Required action: Locate each line below that includes "inverters" and reproduce it.

■ ■ ■ ■

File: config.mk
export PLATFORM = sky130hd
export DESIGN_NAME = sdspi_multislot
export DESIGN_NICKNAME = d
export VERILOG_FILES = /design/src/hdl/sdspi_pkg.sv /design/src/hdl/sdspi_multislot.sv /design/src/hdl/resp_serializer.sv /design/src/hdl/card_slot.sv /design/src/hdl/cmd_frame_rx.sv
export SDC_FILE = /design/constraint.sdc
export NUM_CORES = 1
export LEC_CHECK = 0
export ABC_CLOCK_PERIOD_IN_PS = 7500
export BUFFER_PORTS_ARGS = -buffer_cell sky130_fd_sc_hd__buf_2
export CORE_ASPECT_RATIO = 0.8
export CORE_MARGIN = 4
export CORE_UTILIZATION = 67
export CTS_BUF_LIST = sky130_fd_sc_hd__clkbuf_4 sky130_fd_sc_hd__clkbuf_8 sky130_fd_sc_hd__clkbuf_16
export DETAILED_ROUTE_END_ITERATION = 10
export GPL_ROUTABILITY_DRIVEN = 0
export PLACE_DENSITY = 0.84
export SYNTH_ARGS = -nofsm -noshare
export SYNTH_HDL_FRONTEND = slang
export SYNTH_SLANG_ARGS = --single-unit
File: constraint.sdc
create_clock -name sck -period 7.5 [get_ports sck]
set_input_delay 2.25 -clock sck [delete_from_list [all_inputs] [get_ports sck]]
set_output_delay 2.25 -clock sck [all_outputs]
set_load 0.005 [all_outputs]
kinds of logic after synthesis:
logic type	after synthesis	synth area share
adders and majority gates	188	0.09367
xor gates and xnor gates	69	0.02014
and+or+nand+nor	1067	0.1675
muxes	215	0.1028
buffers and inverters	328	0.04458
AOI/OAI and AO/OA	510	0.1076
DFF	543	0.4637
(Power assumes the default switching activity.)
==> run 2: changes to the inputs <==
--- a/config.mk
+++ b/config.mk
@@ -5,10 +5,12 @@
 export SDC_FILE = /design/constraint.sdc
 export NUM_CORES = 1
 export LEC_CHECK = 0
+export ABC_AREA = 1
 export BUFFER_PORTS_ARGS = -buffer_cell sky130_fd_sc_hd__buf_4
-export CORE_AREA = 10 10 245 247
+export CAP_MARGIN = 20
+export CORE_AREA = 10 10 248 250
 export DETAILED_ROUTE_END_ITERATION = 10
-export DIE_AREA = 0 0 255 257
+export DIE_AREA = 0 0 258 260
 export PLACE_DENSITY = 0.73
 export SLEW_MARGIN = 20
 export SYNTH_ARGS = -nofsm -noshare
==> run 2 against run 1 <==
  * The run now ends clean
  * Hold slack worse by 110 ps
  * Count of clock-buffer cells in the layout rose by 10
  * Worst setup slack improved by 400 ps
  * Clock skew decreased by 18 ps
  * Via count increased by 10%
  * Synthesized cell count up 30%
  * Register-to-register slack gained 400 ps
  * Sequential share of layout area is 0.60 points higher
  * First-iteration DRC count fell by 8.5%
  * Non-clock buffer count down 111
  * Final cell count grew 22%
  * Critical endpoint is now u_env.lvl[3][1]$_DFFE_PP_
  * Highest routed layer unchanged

■ ■ ■ ■

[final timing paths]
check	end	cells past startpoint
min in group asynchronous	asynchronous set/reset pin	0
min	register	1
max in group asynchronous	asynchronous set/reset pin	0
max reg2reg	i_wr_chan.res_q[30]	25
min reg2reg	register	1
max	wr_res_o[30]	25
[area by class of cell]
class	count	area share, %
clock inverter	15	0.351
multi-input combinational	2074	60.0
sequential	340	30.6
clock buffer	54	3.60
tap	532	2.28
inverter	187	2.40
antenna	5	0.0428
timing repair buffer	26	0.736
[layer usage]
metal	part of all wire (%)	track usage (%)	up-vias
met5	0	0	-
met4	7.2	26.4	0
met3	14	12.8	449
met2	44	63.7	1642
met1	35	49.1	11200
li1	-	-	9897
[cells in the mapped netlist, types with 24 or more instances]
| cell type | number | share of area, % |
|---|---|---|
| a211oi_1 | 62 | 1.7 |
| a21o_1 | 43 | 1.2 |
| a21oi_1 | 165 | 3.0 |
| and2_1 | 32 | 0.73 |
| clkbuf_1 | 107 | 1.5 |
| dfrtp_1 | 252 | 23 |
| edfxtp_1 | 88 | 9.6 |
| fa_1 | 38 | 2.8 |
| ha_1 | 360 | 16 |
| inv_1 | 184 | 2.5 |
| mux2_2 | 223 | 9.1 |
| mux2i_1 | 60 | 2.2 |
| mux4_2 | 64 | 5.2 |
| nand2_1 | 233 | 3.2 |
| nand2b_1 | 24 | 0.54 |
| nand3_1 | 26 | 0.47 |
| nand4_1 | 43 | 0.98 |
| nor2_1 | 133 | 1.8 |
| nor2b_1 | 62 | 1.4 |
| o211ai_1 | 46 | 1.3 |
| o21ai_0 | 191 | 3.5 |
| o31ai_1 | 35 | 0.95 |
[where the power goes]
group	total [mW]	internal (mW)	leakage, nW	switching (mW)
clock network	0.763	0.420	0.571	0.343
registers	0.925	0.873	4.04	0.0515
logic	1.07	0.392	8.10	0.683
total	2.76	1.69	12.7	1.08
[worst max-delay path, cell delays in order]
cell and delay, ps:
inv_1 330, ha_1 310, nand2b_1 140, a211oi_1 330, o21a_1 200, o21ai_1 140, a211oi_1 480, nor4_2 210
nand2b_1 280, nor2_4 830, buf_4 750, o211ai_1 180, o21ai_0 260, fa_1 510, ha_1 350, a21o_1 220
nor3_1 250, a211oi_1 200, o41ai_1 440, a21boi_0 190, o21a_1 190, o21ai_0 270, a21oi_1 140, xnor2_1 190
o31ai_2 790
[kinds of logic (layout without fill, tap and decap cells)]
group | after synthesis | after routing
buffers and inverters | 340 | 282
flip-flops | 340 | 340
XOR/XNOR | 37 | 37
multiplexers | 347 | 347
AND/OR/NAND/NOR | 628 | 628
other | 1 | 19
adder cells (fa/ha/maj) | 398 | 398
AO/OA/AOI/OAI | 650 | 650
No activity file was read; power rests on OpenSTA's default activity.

■ ■ ■ ■

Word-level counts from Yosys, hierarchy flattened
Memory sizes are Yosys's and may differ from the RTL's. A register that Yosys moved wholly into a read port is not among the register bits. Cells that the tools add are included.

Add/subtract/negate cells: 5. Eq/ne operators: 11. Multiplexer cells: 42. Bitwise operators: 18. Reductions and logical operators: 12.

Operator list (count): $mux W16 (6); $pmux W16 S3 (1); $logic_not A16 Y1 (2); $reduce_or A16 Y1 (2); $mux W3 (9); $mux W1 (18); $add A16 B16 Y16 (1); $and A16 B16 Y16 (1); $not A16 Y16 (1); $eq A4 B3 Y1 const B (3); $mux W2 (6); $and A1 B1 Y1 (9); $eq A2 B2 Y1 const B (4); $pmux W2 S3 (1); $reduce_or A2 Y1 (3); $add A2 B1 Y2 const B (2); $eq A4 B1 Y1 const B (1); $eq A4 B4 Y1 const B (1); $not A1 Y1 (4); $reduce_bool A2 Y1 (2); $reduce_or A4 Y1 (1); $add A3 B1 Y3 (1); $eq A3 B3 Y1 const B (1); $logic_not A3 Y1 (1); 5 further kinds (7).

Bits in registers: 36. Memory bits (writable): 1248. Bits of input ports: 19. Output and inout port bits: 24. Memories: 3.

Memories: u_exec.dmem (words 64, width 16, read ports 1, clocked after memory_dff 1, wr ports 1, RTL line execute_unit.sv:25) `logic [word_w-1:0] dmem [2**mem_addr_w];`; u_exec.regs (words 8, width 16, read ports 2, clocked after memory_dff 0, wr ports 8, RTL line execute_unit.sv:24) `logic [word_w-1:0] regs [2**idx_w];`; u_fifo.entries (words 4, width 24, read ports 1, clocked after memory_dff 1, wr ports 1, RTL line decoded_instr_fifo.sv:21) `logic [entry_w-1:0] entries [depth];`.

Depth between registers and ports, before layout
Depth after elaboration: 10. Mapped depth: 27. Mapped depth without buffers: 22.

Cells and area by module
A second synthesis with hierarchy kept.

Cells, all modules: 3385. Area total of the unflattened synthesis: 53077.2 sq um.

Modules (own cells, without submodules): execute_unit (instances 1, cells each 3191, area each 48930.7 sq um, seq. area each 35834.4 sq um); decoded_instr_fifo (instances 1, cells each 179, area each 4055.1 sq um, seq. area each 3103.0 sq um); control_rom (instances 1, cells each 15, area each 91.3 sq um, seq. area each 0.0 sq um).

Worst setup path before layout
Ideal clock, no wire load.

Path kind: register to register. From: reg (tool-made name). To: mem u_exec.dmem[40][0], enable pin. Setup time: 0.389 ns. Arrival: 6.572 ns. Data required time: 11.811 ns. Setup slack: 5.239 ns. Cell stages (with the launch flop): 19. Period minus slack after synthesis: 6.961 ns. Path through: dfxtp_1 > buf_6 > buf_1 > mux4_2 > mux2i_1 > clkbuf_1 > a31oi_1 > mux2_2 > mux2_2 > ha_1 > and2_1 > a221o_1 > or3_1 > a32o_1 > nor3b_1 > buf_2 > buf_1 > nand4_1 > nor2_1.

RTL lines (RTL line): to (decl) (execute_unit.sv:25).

■ ■ ■ ■

Task output:
buffers and inverters	328	0.04458
buffers and inverters | 340 | 282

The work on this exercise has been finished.